» TASK TO CARRY OUT
Each line of the data that includes the string "localparam" is to be copied out.

Stored data
--------

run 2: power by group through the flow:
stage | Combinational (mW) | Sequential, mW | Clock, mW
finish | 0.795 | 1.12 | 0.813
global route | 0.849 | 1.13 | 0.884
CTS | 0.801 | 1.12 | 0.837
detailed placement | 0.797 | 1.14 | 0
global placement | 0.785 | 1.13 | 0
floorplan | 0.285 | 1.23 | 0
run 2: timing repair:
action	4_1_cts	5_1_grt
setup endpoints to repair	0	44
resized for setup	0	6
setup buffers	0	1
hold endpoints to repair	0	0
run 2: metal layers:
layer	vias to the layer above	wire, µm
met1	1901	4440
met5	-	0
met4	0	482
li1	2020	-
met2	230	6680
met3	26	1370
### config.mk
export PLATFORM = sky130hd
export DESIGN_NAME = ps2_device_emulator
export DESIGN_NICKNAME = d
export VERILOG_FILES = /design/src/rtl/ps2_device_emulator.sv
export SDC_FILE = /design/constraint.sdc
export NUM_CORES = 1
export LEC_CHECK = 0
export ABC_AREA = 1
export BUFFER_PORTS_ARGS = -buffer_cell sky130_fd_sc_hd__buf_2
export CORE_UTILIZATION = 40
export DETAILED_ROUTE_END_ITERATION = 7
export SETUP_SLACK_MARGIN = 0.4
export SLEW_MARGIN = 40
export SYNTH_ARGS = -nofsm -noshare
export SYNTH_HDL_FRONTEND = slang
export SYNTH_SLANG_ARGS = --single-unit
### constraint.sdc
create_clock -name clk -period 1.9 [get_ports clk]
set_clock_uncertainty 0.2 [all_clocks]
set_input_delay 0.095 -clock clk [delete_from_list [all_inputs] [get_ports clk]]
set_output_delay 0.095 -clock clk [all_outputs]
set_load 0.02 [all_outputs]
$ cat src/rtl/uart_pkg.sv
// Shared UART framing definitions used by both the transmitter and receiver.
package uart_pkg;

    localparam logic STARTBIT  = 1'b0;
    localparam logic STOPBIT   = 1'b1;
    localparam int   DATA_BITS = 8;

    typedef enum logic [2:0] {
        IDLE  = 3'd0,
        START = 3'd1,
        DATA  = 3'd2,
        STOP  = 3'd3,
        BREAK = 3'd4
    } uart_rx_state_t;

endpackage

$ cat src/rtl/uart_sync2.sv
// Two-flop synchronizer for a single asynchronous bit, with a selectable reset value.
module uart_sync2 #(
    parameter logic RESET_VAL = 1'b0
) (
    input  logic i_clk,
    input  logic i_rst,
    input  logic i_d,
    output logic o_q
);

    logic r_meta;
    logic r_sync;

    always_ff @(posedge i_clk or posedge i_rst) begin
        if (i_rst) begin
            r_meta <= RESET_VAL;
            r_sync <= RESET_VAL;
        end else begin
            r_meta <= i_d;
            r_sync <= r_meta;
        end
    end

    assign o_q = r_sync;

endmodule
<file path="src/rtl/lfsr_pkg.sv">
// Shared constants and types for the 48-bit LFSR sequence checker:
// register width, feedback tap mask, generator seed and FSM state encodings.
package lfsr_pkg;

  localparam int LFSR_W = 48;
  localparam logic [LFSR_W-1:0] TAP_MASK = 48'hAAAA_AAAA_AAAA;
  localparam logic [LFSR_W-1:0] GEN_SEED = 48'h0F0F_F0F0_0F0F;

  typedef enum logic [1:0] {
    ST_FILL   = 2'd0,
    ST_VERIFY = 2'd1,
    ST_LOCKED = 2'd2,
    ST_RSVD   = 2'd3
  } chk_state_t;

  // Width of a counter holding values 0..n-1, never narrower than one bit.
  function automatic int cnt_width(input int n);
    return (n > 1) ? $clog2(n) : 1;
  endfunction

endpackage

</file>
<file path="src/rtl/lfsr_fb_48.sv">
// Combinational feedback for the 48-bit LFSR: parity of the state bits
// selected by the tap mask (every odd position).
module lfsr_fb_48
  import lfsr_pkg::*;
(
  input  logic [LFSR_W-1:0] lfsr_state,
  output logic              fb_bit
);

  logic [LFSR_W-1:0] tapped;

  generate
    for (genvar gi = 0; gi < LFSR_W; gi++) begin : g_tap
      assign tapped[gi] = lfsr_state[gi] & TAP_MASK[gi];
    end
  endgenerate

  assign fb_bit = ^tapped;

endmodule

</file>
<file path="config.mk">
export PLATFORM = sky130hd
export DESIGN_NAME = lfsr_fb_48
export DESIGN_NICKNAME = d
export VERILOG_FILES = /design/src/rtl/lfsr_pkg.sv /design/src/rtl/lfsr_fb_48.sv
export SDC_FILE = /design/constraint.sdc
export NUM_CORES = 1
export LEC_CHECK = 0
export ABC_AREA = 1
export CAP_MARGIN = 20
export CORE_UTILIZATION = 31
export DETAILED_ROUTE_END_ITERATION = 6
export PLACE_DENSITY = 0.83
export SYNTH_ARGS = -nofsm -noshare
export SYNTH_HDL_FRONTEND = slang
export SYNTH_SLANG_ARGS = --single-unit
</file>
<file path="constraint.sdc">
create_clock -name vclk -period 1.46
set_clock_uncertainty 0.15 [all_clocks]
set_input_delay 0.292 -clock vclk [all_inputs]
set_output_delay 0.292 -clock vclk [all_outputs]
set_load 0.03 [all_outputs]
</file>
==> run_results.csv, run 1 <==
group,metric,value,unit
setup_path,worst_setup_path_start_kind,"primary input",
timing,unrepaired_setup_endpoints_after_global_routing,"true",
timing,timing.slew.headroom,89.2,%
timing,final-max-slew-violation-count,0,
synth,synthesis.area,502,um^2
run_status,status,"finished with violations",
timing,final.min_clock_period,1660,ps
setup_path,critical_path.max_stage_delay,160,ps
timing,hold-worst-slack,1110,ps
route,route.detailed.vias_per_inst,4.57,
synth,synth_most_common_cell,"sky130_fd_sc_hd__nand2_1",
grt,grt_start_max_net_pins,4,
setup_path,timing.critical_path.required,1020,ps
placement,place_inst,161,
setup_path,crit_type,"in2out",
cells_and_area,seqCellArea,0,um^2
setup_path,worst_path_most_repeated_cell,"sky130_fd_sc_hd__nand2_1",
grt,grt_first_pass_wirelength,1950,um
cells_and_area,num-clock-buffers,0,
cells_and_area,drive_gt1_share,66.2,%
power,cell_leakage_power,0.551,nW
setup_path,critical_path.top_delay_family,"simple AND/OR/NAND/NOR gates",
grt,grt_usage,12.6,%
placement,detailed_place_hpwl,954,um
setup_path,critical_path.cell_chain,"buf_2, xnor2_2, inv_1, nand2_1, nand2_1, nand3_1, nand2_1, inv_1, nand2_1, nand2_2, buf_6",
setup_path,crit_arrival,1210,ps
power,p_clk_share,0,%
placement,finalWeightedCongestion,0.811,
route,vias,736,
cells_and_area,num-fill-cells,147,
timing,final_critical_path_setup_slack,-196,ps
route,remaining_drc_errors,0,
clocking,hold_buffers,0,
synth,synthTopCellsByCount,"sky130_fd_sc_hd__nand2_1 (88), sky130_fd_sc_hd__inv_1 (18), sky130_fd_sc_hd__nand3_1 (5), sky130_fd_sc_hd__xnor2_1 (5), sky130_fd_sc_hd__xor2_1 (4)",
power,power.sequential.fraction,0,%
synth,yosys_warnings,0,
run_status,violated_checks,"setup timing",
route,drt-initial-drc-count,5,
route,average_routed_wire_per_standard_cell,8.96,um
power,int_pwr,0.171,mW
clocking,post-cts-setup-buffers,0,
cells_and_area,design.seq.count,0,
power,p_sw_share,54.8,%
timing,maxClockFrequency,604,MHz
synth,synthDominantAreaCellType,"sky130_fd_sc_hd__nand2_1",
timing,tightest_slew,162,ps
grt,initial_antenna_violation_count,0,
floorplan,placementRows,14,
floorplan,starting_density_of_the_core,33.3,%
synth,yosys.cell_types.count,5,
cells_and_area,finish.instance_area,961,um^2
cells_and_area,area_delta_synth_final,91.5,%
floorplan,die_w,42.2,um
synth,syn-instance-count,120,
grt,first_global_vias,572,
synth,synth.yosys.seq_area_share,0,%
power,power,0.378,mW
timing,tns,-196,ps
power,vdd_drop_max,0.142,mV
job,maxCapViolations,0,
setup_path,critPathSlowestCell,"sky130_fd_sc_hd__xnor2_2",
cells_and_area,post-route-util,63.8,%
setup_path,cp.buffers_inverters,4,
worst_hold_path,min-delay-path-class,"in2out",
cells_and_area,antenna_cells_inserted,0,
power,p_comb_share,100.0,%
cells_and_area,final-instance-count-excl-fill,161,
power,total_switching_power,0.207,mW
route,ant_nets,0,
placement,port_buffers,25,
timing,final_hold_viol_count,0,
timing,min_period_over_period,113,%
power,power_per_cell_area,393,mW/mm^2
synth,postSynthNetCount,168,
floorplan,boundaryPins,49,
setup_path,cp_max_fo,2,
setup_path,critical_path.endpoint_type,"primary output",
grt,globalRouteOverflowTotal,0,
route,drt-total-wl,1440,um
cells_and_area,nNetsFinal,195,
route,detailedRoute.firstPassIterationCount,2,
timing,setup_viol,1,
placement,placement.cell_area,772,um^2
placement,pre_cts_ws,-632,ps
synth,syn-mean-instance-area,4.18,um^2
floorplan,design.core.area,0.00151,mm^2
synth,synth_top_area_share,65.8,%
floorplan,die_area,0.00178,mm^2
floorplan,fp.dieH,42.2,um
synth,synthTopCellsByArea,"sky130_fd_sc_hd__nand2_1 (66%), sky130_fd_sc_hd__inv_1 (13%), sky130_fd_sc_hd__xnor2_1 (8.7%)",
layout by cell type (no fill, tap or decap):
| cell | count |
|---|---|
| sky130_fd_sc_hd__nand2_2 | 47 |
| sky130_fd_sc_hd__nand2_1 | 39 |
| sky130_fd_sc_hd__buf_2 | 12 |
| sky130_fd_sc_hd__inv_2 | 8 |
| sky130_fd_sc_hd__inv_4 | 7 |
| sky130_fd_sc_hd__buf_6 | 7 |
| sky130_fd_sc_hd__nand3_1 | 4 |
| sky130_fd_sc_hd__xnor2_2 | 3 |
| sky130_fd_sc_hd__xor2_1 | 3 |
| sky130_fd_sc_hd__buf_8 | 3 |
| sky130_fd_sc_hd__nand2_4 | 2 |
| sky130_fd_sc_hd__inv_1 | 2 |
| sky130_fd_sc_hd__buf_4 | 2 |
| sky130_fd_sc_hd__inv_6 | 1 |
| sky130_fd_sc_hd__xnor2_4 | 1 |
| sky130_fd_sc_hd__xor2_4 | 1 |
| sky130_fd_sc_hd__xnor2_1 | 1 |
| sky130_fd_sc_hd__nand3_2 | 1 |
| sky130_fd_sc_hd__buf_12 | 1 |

--------

» SOLUTION TO THIS TASK
    localparam logic STARTBIT  = 1'b0;
    localparam logic STOPBIT   = 1'b1;
    localparam int   DATA_BITS = 8;
  localparam int LFSR_W = 48;
  localparam logic [LFSR_W-1:0] TAP_MASK = 48'hAAAA_AAAA_AAAA;
  localparam logic [LFSR_W-1:0] GEN_SEED = 48'h0F0F_F0F0_0F0F;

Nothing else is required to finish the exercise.